→ **WHAT IS EXPECTED**:
In the entries below, find the line containing "reset to zero." and the line containing "assign data_o = data_q;". Copy those two lines and everything between them exactly, and only that.

→ **EXERCISE INPUTS**:

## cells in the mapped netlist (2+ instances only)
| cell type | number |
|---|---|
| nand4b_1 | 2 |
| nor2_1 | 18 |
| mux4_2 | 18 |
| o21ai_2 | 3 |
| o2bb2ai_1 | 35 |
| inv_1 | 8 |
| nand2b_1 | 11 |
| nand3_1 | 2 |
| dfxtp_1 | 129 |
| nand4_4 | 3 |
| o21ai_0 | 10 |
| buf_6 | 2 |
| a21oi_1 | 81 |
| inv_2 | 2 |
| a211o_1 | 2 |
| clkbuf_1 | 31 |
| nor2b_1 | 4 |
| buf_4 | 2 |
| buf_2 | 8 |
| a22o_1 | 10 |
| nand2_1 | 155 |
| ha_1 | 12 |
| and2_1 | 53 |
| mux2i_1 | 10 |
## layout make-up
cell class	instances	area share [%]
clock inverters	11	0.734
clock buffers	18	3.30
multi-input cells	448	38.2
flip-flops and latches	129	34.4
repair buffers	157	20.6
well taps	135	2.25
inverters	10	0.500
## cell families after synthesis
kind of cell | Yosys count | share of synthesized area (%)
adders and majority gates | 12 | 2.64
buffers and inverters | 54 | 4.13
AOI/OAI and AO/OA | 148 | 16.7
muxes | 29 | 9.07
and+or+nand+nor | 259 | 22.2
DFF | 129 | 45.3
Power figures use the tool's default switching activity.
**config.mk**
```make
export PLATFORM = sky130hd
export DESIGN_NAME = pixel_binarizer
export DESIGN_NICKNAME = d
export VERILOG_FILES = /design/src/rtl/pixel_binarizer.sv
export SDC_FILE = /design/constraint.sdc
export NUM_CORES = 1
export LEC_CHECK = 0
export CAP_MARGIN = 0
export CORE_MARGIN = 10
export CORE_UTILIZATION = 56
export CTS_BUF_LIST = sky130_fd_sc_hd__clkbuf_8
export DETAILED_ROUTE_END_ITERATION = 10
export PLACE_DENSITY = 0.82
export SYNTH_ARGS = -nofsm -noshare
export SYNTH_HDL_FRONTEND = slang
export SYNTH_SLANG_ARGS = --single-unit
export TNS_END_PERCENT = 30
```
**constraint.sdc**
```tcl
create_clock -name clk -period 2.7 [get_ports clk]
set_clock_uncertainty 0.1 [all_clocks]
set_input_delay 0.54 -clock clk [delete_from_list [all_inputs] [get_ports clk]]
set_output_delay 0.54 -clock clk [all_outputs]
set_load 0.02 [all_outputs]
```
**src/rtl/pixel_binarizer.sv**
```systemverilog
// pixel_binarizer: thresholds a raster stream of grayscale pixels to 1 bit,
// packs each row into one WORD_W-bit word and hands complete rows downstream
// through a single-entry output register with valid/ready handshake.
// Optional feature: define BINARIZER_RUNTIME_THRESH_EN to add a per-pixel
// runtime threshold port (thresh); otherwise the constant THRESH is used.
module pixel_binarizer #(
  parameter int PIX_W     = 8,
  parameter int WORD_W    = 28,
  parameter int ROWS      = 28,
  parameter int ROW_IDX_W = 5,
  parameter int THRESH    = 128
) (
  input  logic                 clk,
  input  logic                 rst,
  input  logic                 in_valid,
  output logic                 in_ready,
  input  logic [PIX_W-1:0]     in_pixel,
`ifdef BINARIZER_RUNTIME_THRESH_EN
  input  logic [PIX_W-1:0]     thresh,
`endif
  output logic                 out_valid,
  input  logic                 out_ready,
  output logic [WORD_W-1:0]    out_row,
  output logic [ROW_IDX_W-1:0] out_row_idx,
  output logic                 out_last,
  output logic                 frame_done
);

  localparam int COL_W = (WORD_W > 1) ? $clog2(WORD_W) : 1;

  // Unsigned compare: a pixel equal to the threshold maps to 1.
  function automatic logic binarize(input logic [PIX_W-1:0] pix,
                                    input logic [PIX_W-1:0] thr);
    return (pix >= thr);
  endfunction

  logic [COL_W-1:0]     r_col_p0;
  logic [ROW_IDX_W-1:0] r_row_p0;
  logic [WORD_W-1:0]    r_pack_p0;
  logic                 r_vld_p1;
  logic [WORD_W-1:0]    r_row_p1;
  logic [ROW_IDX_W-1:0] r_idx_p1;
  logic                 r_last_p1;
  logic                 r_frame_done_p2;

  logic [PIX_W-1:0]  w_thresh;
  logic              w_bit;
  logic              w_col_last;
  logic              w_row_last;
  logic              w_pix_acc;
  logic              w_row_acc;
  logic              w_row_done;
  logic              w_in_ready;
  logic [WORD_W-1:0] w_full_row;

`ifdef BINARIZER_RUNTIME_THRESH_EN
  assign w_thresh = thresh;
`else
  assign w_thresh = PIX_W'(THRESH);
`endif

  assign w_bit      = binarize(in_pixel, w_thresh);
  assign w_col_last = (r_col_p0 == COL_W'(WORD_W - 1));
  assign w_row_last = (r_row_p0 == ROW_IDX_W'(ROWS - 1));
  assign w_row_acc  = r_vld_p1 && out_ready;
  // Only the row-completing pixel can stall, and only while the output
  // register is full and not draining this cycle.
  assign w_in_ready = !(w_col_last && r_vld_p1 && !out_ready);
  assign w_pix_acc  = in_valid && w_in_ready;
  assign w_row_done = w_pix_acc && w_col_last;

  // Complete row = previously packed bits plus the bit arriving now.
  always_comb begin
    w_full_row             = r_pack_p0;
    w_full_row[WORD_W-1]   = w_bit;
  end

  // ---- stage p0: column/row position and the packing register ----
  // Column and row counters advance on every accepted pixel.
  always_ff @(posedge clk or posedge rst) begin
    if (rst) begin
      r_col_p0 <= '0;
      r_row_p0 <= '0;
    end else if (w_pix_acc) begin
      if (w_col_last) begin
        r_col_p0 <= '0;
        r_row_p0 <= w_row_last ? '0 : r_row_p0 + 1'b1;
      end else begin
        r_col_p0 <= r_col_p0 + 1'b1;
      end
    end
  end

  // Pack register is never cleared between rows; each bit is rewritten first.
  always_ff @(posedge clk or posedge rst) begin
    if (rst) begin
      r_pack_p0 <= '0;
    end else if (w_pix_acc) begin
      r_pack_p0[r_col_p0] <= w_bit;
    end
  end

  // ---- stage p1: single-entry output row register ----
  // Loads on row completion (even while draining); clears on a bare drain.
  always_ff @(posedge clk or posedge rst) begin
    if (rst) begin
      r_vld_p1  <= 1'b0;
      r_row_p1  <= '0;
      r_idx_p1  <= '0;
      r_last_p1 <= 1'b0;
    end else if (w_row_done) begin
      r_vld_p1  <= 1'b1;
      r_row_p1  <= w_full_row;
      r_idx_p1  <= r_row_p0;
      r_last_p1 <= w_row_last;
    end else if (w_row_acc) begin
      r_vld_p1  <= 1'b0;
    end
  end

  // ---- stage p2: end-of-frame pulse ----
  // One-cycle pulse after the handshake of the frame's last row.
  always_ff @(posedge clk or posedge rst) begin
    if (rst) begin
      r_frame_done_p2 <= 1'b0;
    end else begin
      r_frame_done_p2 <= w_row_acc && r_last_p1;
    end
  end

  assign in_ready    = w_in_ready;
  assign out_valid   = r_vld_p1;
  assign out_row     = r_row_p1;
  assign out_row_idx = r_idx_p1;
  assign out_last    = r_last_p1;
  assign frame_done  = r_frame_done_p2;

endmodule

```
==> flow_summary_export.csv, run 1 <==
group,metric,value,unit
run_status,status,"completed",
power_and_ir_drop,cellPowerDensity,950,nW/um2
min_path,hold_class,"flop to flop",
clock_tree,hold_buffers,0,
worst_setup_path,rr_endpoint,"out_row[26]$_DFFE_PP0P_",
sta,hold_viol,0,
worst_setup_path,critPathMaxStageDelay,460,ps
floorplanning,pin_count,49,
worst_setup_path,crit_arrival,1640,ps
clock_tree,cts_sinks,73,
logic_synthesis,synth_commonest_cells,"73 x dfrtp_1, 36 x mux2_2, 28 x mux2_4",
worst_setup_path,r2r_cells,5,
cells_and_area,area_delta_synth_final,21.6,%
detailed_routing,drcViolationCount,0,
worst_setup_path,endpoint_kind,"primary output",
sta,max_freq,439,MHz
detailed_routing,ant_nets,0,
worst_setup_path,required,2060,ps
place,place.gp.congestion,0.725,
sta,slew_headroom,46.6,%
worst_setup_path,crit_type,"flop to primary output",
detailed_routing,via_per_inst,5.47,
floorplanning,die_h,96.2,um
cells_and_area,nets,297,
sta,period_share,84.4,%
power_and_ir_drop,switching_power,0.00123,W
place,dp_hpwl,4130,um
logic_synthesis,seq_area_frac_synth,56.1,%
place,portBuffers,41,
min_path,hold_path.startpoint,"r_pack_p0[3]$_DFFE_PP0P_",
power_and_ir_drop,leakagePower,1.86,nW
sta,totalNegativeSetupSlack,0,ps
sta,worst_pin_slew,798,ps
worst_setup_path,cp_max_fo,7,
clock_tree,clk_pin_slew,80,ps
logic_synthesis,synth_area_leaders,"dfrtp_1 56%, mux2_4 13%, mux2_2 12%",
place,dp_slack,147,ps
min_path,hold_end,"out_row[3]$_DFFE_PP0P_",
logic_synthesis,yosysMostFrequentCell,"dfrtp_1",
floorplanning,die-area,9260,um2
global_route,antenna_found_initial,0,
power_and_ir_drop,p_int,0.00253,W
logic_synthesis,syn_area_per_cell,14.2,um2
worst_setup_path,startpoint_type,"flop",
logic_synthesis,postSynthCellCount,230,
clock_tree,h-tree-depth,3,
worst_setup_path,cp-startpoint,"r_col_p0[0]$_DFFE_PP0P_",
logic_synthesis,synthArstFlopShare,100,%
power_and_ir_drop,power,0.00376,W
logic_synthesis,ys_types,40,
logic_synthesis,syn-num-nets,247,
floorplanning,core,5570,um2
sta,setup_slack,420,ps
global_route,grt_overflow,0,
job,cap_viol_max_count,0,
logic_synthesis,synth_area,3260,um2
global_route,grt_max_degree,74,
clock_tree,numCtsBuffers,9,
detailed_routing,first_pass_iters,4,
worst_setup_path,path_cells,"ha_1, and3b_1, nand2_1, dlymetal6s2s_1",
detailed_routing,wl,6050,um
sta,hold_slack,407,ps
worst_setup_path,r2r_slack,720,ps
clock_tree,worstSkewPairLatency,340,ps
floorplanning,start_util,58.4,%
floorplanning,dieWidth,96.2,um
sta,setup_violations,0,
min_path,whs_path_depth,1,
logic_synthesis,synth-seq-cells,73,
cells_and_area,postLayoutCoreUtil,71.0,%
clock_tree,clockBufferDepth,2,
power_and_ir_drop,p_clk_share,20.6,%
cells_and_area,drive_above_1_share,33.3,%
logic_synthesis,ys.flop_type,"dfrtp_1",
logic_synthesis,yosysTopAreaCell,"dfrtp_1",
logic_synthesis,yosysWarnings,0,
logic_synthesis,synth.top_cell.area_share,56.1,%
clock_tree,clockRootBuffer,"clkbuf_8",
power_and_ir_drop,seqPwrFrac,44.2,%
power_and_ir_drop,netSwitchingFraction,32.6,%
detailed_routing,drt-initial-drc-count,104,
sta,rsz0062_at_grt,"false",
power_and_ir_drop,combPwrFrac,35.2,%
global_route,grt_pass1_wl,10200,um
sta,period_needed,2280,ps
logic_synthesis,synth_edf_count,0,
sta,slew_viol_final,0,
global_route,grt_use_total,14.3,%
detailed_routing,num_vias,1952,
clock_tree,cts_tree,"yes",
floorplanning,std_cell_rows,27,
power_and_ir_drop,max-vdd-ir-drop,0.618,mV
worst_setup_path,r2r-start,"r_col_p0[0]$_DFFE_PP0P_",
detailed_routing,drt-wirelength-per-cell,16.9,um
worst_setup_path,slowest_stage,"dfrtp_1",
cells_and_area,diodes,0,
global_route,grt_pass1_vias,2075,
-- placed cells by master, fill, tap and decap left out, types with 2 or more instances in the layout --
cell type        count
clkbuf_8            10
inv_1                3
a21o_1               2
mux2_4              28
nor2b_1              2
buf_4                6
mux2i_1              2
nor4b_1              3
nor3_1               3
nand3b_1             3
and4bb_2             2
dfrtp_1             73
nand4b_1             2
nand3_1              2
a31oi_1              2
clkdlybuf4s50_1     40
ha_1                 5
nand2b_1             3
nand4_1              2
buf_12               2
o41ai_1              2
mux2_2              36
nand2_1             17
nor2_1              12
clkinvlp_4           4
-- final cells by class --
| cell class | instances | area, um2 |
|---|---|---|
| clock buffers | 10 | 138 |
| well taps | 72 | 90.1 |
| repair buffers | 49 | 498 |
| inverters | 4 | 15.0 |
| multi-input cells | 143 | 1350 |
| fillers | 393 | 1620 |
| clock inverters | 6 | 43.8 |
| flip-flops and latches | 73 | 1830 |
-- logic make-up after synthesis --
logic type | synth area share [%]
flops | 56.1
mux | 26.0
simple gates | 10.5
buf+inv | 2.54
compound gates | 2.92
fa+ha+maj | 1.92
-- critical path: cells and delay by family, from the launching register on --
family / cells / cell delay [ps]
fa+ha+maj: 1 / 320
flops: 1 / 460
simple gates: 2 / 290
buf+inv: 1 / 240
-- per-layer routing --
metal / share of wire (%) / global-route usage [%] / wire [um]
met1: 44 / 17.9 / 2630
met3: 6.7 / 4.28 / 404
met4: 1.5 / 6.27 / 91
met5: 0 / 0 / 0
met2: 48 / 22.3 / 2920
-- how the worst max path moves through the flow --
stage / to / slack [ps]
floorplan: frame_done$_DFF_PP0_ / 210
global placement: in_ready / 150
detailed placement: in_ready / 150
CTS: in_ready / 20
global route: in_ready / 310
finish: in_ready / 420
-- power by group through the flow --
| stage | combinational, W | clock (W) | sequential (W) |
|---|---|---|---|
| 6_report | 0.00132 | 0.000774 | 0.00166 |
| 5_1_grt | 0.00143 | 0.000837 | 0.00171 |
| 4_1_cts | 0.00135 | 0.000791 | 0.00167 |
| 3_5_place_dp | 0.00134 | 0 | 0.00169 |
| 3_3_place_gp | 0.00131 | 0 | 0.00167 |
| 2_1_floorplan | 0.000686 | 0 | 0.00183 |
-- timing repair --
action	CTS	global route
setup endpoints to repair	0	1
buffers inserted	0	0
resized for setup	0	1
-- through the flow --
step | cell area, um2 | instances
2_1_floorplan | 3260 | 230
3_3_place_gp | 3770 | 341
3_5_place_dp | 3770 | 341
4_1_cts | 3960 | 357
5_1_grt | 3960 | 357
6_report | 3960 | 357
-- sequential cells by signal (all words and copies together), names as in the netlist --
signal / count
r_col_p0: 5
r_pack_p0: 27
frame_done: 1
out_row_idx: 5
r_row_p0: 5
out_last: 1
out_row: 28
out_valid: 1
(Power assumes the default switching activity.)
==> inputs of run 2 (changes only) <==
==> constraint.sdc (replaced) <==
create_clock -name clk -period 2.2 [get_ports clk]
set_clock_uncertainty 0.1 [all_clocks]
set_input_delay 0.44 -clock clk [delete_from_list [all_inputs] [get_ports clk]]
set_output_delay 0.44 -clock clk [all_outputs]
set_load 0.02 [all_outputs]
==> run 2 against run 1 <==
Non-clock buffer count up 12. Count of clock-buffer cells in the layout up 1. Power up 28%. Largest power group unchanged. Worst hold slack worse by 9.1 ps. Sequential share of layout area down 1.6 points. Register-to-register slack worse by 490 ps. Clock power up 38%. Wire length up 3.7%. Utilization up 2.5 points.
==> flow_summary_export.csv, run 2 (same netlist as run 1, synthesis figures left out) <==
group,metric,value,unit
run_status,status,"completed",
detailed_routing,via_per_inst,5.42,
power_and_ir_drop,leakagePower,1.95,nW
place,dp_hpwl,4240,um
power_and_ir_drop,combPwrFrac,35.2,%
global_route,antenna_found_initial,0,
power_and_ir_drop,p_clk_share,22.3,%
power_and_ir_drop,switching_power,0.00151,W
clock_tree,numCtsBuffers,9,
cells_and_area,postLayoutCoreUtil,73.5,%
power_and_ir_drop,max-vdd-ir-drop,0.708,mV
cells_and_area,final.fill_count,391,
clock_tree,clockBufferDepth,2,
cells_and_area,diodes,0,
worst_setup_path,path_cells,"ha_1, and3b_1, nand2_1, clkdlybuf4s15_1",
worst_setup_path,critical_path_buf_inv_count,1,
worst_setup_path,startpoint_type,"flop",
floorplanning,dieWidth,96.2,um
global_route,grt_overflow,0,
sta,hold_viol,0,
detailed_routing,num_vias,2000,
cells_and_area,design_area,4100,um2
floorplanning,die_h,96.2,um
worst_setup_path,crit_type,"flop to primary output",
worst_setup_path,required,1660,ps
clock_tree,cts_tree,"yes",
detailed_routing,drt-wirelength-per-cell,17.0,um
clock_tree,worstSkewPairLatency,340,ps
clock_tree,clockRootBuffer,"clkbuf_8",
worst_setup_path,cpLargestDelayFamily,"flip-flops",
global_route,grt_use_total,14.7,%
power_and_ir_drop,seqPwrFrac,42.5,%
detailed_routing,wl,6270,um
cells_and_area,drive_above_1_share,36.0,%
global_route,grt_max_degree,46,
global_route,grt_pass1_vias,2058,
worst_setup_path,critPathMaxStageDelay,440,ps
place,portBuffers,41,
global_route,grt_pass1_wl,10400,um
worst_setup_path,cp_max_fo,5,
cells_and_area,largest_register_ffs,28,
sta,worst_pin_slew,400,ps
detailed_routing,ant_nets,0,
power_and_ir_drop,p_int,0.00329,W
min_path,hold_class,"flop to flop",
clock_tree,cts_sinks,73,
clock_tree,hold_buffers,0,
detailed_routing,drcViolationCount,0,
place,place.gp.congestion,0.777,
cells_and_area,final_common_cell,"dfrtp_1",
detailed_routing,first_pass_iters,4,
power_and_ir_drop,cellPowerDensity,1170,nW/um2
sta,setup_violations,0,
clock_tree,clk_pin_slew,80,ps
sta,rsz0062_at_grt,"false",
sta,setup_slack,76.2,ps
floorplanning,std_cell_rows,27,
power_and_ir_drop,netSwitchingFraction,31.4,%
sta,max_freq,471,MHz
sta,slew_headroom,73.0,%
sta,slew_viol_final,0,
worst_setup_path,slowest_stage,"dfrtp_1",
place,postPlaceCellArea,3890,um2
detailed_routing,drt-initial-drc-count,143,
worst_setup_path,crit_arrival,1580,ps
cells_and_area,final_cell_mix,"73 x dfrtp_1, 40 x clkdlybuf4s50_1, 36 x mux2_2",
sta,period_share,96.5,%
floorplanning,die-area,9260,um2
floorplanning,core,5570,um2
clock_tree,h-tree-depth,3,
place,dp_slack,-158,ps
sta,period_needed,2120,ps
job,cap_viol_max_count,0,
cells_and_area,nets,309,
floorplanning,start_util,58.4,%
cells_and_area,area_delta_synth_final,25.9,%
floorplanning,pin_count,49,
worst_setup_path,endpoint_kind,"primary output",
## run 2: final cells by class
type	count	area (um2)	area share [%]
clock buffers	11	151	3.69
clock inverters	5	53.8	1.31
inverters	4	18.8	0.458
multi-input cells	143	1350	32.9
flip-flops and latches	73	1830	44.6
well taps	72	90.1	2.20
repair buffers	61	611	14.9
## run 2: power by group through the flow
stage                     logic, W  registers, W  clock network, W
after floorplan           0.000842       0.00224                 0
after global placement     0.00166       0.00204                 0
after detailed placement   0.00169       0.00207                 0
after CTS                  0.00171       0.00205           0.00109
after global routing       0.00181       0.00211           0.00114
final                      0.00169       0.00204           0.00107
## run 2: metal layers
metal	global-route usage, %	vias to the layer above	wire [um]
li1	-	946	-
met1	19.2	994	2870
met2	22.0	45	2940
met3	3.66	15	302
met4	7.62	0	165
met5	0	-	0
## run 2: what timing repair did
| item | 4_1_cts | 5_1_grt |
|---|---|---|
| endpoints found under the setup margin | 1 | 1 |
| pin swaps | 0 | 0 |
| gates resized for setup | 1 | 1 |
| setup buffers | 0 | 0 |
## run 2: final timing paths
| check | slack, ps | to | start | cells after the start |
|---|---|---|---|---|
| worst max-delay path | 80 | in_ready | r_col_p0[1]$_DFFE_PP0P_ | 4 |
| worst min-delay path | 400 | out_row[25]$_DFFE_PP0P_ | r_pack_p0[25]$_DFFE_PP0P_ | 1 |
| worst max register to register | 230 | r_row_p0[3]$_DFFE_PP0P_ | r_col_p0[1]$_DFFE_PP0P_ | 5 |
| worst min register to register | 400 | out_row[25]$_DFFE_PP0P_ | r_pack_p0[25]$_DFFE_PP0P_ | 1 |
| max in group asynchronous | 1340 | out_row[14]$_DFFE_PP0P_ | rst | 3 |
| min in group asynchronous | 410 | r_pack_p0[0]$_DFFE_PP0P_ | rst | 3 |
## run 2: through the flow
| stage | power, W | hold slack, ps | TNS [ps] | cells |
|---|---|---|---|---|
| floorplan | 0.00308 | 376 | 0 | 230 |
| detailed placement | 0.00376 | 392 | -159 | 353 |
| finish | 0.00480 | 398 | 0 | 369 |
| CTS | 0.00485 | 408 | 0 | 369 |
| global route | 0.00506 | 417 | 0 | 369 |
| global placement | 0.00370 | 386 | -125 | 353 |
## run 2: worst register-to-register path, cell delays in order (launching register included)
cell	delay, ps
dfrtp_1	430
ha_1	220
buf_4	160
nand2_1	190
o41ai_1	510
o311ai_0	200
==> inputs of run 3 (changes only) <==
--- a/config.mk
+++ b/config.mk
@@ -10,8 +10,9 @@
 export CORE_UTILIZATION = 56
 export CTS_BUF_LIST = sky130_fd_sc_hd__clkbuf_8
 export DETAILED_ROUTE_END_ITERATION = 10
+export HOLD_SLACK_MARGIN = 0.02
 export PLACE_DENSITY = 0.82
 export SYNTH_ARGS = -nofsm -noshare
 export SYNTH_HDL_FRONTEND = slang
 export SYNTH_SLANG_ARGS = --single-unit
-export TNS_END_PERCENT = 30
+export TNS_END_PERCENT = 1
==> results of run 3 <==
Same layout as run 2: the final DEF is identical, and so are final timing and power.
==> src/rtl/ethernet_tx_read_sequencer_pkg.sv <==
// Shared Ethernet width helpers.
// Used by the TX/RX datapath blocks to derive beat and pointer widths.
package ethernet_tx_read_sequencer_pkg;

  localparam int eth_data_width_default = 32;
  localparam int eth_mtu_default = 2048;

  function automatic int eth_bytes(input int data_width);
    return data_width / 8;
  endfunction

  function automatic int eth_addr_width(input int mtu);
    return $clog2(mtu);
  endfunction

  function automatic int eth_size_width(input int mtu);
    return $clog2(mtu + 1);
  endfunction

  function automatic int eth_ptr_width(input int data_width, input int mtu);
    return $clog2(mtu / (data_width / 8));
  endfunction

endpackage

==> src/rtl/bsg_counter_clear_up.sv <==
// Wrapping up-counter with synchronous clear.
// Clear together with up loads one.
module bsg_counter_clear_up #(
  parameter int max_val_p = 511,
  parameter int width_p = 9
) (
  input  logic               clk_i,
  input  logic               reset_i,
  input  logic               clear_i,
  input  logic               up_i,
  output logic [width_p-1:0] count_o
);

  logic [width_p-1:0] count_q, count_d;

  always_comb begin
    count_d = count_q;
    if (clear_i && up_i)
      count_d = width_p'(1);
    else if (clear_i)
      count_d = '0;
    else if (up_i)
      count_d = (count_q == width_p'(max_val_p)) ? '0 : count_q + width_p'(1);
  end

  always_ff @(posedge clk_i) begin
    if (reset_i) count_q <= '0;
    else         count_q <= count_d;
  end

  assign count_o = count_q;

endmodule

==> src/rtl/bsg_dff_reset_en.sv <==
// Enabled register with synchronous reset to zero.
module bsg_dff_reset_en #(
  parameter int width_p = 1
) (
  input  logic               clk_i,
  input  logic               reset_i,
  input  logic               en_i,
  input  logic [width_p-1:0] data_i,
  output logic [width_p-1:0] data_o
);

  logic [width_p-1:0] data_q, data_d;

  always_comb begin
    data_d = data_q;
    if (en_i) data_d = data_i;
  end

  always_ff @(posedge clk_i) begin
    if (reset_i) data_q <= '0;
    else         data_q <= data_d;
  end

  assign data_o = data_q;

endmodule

→ **RESULT BELOW**:
// Enabled register with synchronous reset to zero.
module bsg_dff_reset_en #(
  parameter int width_p = 1
) (
  input  logic               clk_i,
  input  logic               reset_i,
  input  logic               en_i,
  input  logic [width_p-1:0] data_i,
  output logic [width_p-1:0] data_o
);

  logic [width_p-1:0] data_q, data_d;

  always_comb begin
    data_d = data_q;
    if (en_i) data_d = data_i;
  end

  always_ff @(posedge clk_i) begin
    if (reset_i) data_q <= '0;
    else         data_q <= data_d;
  end

  assign data_o = data_q;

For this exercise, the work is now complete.